A less extreme perspective on Curry-Howard would add some conditions on what constitutes an acceptable proof system and, going the other way, what constitutes an acceptable programming language. (It's quite possible to specify proof systems that don't give rise to an obvious notion of computation.) Also, the traditional way of using Curry-Howard to produce a computational system identifies computation with proof normalization, but there are other ways of thinking about computation. Regardless of perspective, the well-behaved proof system/rules are often the most interesting. Certainly from a logical side, but even from the programming side, good meta-theoretical properties of the proof system usually correspond to properties that are good for program comprehension.
1 Traditional discussions of logic tend to dismiss inconsistent logics as completely uninteresting.
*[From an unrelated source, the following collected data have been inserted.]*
[src/rtl/io_periph_bank.sv]
// Memory-mapped I/O bank: N_HEX seven-segment channels, debounced switches,
// display enable and a free-running cycle counter on a 1-cycle-latency bus.
module io_periph_bank #(
    parameter int N_HEX      = 8,
    parameter int SW_WIDTH   = 8,
    parameter int DEB_CYCLES = 4
) (
    input  logic                  clk,
    input  logic                  reset,
    input  logic [11:0]           addr_i,
    input  logic [31:0]           wdata_i,
    input  logic [3:0]            be_i,
    input  logic                  wr_i,
    input  logic                  rd_i,
    output logic [31:0]           rdata_o,
    output logic                  rvalid_o,
    input  logic [SW_WIDTH-1:0]   io_sw_i,
    output logic [7*N_HEX-1:0]    io_hex_o,
    output logic                  sw_change_o
);
    localparam int CW = (DEB_CYCLES > 1) ? $clog2(DEB_CYCLES) : 1;
    localparam logic [CW-1:0] CNT_MAX = CW'(DEB_CYCLES - 1);
    localparam logic [9:0] W_SW    = 10'h040;
    localparam logic [9:0] W_CTRL  = 10'h041;
    localparam logic [9:0] W_CYCLE = 10'h042;

    logic [9:0]          word;
    logic [3:0]          digit_q [N_HEX];
    logic [N_HEX-1:0]    blank_q;
    logic                ctrl_q;
    logic [31:0]         cycle_q;
    logic [31:0]         rd_mux;
    logic [SW_WIDTH-1:0] sync1_q, sync2_q, cand_q, stable_q;
    logic [CW-1:0]       cnt_q;
    logic                unused_bits;

    assign word        = addr_i[11:2];
    assign unused_bits = ^{wdata_i[31:8], wdata_i[6:4], addr_i[1:0]};

    function automatic logic [6:0] seg_encode(input logic [3:0] d);
        case (d)
            4'h0: seg_encode = 7'h40;
            4'h1: seg_encode = 7'h79;
            4'h2: seg_encode = 7'h24;
            4'h3: seg_encode = 7'h30;
            4'h4: seg_encode = 7'h19;
            4'h5: seg_encode = 7'h12;
            4'h6: seg_encode = 7'h02;
            4'h7: seg_encode = 7'h78;
            4'h8: seg_encode = 7'h00;
            4'h9: seg_encode = 7'h10;
            4'hA: seg_encode = 7'h08;
            4'hB: seg_encode = 7'h03;
            4'hC: seg_encode = 7'h46;
            4'hD: seg_encode = 7'h21;
            4'hE: seg_encode = 7'h06;
            default: seg_encode = 7'h0E;
        endcase
    endfunction

    always_ff @(posedge clk) begin
        if (reset) begin
            for (int k = 0; k < N_HEX; k++) digit_q[k] <= 4'h0;
            blank_q <= '1;
            ctrl_q  <= 1'b1;
            cycle_q <= 32'h0;
        end else begin
            for (int k = 0; k < N_HEX; k++) begin
                if (wr_i && be_i[0] && word == 10'(k)) begin
                    digit_q[k] <= wdata_i[3:0];
                    blank_q[k] <= wdata_i[7];
                end
            end
            if (wr_i && be_i[0] && word == W_CTRL) ctrl_q <= wdata_i[0];
            // A clear write wins over the increment on the same edge.
            if (wr_i && |be_i && word == W_CYCLE) cycle_q <= 32'h0;
            else                                  cycle_q <= cycle_q + 32'h1;
        end
    end

    always_comb begin
        rd_mux = 32'h0;
        for (int k = 0; k < N_HEX; k++) begin
            if (word == 10'(k)) rd_mux = {24'h0, blank_q[k], 3'b000, digit_q[k]};
        end
        case (word)
            W_SW:    rd_mux = 32'(stable_q);
            W_CTRL:  rd_mux = {31'h0, ctrl_q};
            W_CYCLE: rd_mux = cycle_q;
            default: ;
        endcase
    end

    // Bus: rd_i sampled at edge t yields rvalid_o=1 with rdata_o for exactly
    // the following cycle; rdata_o is forced to 0 whenever rvalid_o is low.
    always_ff @(posedge clk) begin
        if (reset) begin
            rvalid_o <= 1'b0;
            rdata_o  <= 32'h0;
        end else begin
            rvalid_o <= rd_i;
            rdata_o  <= rd_i ? rd_mux : 32'h0;
        end
    end

    always_ff @(posedge clk) begin
        if (reset) begin
            io_hex_o <= '1;
        end else begin
            for (int k = 0; k < N_HEX; k++) begin
                io_hex_o[7*k +: 7] <= (blank_q[k] || !ctrl_q) ? 7'h7F : seg_encode(digit_q[k]);
            end
        end
    end

    // Whole-vector debounce: any bit moving restarts the stability count.
    always_ff @(posedge clk) begin
        if (reset) begin
            sync1_q     <= '0;
            sync2_q     <= '0;
            cand_q      <= '0;
            stable_q    <= '0;
            cnt_q       <= '0;
            sw_change_o <= 1'b0;
        end else begin
            sync1_q     <= io_sw_i;
            sync2_q     <= sync1_q;
            sw_change_o <= 1'b0;
            if (sync2_q != cand_q) begin
                cand_q <= sync2_q;
                cnt_q  <= '0;
            end else if (cnt_q < CNT_MAX) begin
                cnt_q <= cnt_q + 1'b1;
            end else if (cand_q != stable_q) begin
                stable_q    <= cand_q;
                sw_change_o <= 1'b1;
            end
        end
    end
endmodule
This is an artifact of proof-irrelevance. Inconsistent logics can still have interesting proof theories! You just can't accept just any proof. Of course, it is still reasonable to focus on consistent theories.
2 I don't mean to suggest that Daniel Schepler meant otherwise.
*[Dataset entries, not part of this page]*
`src/rtl/mips_pkg.sv`:
```
// Shared MIPS multicycle definitions: controller state encodings, opcodes,
// and datapath mux/ALU-class encodings.
package mips_pkg;

   typedef enum logic [3:0] {
      FETCH   = 4'd0,
      DECODE  = 4'd1,
      MEMADR  = 4'd2,
      MEMRD   = 4'd3,
      MEMWB   = 4'd4,
      MEMWR   = 4'd5,
      RTYPEEX = 4'd6,
      RTYPEWB = 4'd7,
      BEQEX   = 4'd8,
      ADDIEX  = 4'd9,
      ADDIWB  = 4'd10,
      JEX     = 4'd11,
      ILLEGAL = 4'd12
   } state_t;

   localparam logic [5:0] OP_RTYPE = 6'b000000;
   localparam logic [5:0] OP_J     = 6'b000010;
   localparam logic [5:0] OP_BEQ   = 6'b000100;
   localparam logic [5:0] OP_ADDI  = 6'b001000;
   localparam logic [5:0] OP_LW    = 6'b100011;
   localparam logic [5:0] OP_SW    = 6'b101011;

   localparam logic [1:0] ALUSRCB_REG   = 2'b00;
   localparam logic [1:0] ALUSRCB_FOUR  = 2'b01;
   localparam logic [1:0] ALUSRCB_IMM   = 2'b10;
   localparam logic [1:0] ALUSRCB_IMMSH = 2'b11;

   localparam logic [1:0] PCSRC_ALU    = 2'b00;
   localparam logic [1:0] PCSRC_ALUOUT = 2'b01;
   localparam logic [1:0] PCSRC_JUMP   = 2'b10;

   localparam logic [1:0] ALUOP_ADD   = 2'b00;
   localparam logic [1:0] ALUOP_SUB   = 2'b01;
   localparam logic [1:0] ALUOP_FUNCT = 2'b10;

endpackage

```
`src/rtl/dff.sv`:
```
// Generic register with synchronous active-high reset and load enable.
module dff #(
   parameter int unsigned WIDTH = 4
) (
   input  logic             clk,
   input  logic             reset,
   input  logic             en,
   input  logic [WIDTH-1:0] d,
   output logic [WIDTH-1:0] q
);

   logic [WIDTH-1:0] q_d;
   logic [WIDTH-1:0] q_q;

   // Reset wins over the enable.
   always_comb begin
      q_d = q_q;
      if (reset)
         q_d = '0;
      else if (en)
         q_d = d;
   end

   always_ff @(posedge clk)
      q_q <= q_d;

   assign q = q_q;

endmodule

```
`src/rtl/mc_control.sv`:
```
// Multicycle MIPS main controller: Moore FSM whose outputs decode the state,
// except pcen which also folds in the ALU zero flag for branches.
module mc_control
   import mips_pkg::*;
(
   input  logic       clk,
   input  logic       reset,
   input  logic [5:0] op,
   input  logic       zero,
   output logic       pcen,
   output logic       irwrite,
   output logic       memwrite,
   output logic       regwrite,
   output logic       iord,
   output logic       alusrca,
   output logic       regdst,
   output logic       memtoreg,
   output logic [1:0] alusrcb,
   output logic [1:0] pcsrc,
   output logic [1:0] aluop,
   output logic [3:0] state,
   output logic       illegal
);

   state_t     state_d;
   logic [3:0] state_q;
   logic       pcwrite;
   logic       branch;

   dff #(.WIDTH(4)) u_state_reg (
      .clk   (clk),
      .reset (reset),
      .en    (1'b1),
      .d     (state_d),
      .q     (state_q)
   );

   always_comb begin
      state_d = FETCH;
      case (state_q)
         FETCH:   state_d = DECODE;
         DECODE: begin
            case (op)
               OP_LW, OP_SW: state_d = MEMADR;
               OP_RTYPE:     state_d = RTYPEEX;
               OP_BEQ:       state_d = BEQEX;
               OP_ADDI:      state_d = ADDIEX;
               OP_J:         state_d = JEX;
               default:      state_d = ILLEGAL;
            endcase
         end
         // op is still the IR copy captured for this instruction
         MEMADR:  state_d = (op == OP_LW) ? MEMRD : MEMWR;
         MEMRD:   state_d = MEMWB;
         RTYPEEX: state_d = RTYPEWB;
         ADDIEX:  state_d = ADDIWB;
         default: state_d = FETCH;
      endcase
   end

   always_comb begin
      irwrite  = 1'b0;
      memwrite = 1'b0;
      regwrite = 1'b0;
      iord     = 1'b0;
      alusrca  = 1'b0;
      regdst   = 1'b0;
      memtoreg = 1'b0;
      alusrcb  = ALUSRCB_REG;
      pcsrc    = PCSRC_ALU;
      aluop    = ALUOP_ADD;
      illegal  = 1'b0;
      pcwrite  = 1'b0;
      branch   = 1'b0;
      case (state_q)
         FETCH: begin
            alusrcb = ALUSRCB_FOUR;
            irwrite = 1'b1;
            pcwrite = 1'b1;
         end
         DECODE:  alusrcb = ALUSRCB_IMMSH;
         MEMADR: begin
            alusrca = 1'b1;
            alusrcb = ALUSRCB_IMM;
         end
         MEMRD:   iord = 1'b1;
         MEMWB: begin
            memtoreg = 1'b1;
            regwrite = 1'b1;
         end
         MEMWR: begin
            iord     = 1'b1;
            memwrite = 1'b1;
         end
         RTYPEEX: begin
            alusrca = 1'b1;
            aluop   = ALUOP_FUNCT;
         end
         RTYPEWB: begin
            regdst   = 1'b1;
            regwrite = 1'b1;
         end
         BEQEX: begin
            alusrca = 1'b1;
            aluop   = ALUOP_SUB;
            pcsrc   = PCSRC_ALUOUT;
            branch  = 1'b1;
         end
         ADDIEX: begin
            alusrca = 1'b1;
            alusrcb = ALUSRCB_IMM;
         end
         ADDIWB:  regwrite = 1'b1;
         JEX: begin
            pcsrc   = PCSRC_JUMP;
            pcwrite = 1'b1;
         end
         ILLEGAL: illegal = 1'b1;
         default: ;
      endcase
   end

   assign pcen  = pcwrite | (branch & zero);
   assign state = state_q;

endmodule

```
`config.mk`:
```
export PLATFORM = sky130hd
export DESIGN_NAME = mc_control
export DESIGN_NICKNAME = d
export VERILOG_FILES = /design/src/rtl/mips_pkg.sv /design/src/rtl/dff.sv /design/src/rtl/mc_control.sv
export SDC_FILE = /design/constraint.sdc
export NUM_CORES = 1
export LEC_CHECK = 0
export BUFFER_PORTS_ARGS = -buffer_cell sky130_fd_sc_hd__buf_2
export CORE_AREA = 2 2 39 41
export CTS_CLUSTER_DIAMETER = 100
export DETAILED_ROUTE_END_ITERATION = 10
export DIE_AREA = 0 0 41 43
export MAX_ROUTING_LAYER = met4
export PLACE_DENSITY = 0.74
export SETUP_SLACK_MARGIN = 0.02
export SYNTH_ARGS = -nofsm -noshare
export SYNTH_HDL_FRONTEND = slang
export SYNTH_SLANG_ARGS = --single-unit
```
`constraint.sdc`:
```
create_clock -name clk -period 1.39 [get_ports clk]
set_clock_uncertainty 0.1 [all_clocks]
set_input_delay 0.278 -clock clk [delete_from_list [all_inputs] [get_ports clk]]
set_output_delay 0.278 -clock clk [all_outputs]
set_load 0.02 [all_outputs]
```
Word level (Yosys, flattened, before mapping) --
Cells that the tools add are included.
Word-level totals: register bits 4, bits of input ports 9, logic and storage cells 44
Operators by class: equality and inequality tests 17, mux-type cells 16, bitwise gates (word level) 2, reduce and logical (&&, ||, !) cells 8
Operators by type and width (count):
- $pmux 4 s6 | 1
- $eq 4x4->1 const B | 5
- $pmux 4 s5 | 1
- $eq 4x3->1 const B | 4
- $eq 6x6->1 const B | 2
- $mux 1 | 10
- $eq 4x2->1 const B | 2
- $pmux 2 s2 | 2
- $reduce_or 2->1 | 4
- $eq 6x2->1 const B | 1
- $eq 6x3->1 const B | 1
- $eq 6x4->1 const B | 1
- $logic_not 6->1 | 1
- $pmux 2 s3 | 1
- $eq 4x1->1 const B | 1
- $logic_not 4->1 | 1
- $reduce_or 4->1 | 1
- $mux 3 | 1
- $reduce_or 3->1 | 1
- $and 1x1->1 | 1
- $or 1x1->1 | 1

Logic depth before layout (Yosys ltp) --
Gate-level depths: netlist (run 1).
depth after elaboration 4, depth in mapped cells 5

By module --
From an unflattened synthesis (run 1), not the netlist that was laid out.
Unflattened totals: cells, all modules 73, area, all modules 478.0 um2
By module, submodules not included:
- mc_control | times used 1, cells an instance 60, area an instance 337.8 um2, seq. area each 0.0 um2
- dff | times used 1, cells an instance 13, area an instance 140.1 um2, seq. area each 80.1 um2

Least setup slack after synthesis (run 1) --
OpenSTA, ideal clock, no wires.
kind register to output, start point reg u_state_reg.q_q[1] (netlist: u_state_reg.q[1]), end point out alusrcb[1], arrival 1.447 ns, required time 1.012 ns, setup slack -0.435 ns, cell stages (with the launch flop) 5, path buffers 1, path through dfxtp_1 > buf_2 > nand2_1 > or2_2 > a21oi_1
On the way: cells in the longest elaborated chain, start to end 3, elaborated cells on any way between the ends 6, those cells by class eq/ne (3); mux (1); reduce/logical (2)
RTL lines:
- from (decl) | RTL line dff.sv:13 | logic [WIDTH-1:0] q_q;
- from (signal assigned) | RTL line dff.sv:25 | q_q <= q_d;
- $eq 4x4->1 or $eq 4x2->1 (tied branches) | RTL line mc_control.sv:75 | case (state_q)
- $reduce_or 2->1 (no source line)
- $pmux 2 s3 (*) | RTL line mc_control.sv:75
- to (decl) | RTL line mc_control.sv:18 | output logic [1:0] alusrcb,
Mark *: on every way between the ends. The rest lies on a longest branch, timed or not.

Final worst setup path (run 1) --
start point reg u_state_reg.q_q[3] (netlist: u_state_reg.q[3]), end point out regwrite
On the way: cells in the longest elaborated chain, start to end 3, elaborated cells on any way between the ends 5, those cells by class eq/ne (3); mux (1); reduce/logical (1)
RTL lines:
- $eq 4x3->1 or $eq 4x4->1 (tied branches) | RTL line mc_control.sv:75
- $reduce_or 3->1 (no source line) (*)
- $mux 1 (*) | RTL line mc_control.sv:75
- to (decl) | RTL line mc_control.sv:13 | output logic regwrite,
Marked as above.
A: As the previous answer already suggested, imperative languages can be seen as less restrictive languages than functional languages. Any language with a strong enough type system allows you to express types corresponding to mathematical propositions. If you restrict yourself to only a subset of the language, you can also end up with a consistent logic. 
Let's look at some examples in C++. An implication $A \to B$ corresponds under the BHK interpretation to a function, or algorithm, from type $A$ to $B$. This can be straightforwardedly expressed with a function
b f(a input) {
    // here you would need to build something of type b only using the input
}

You can also express sum types in C++ with enumerations: 
enum Either { a, b };

A proof of $A \to A \vee B$ is therefore given by the following function
Either f(a input) {
    return (Either input);
}

Of course, you have to limit yourself to a functional style, otherwise you can just prove everything by constructing arbitrary elements.
Note that the suitability for a programming language to be a theorem prover is merely a continuum. Haskell can be considered a theorem prover due to its expressive type system, even though it allows non-termination, which introduces a nasty $\bot$ in the type system.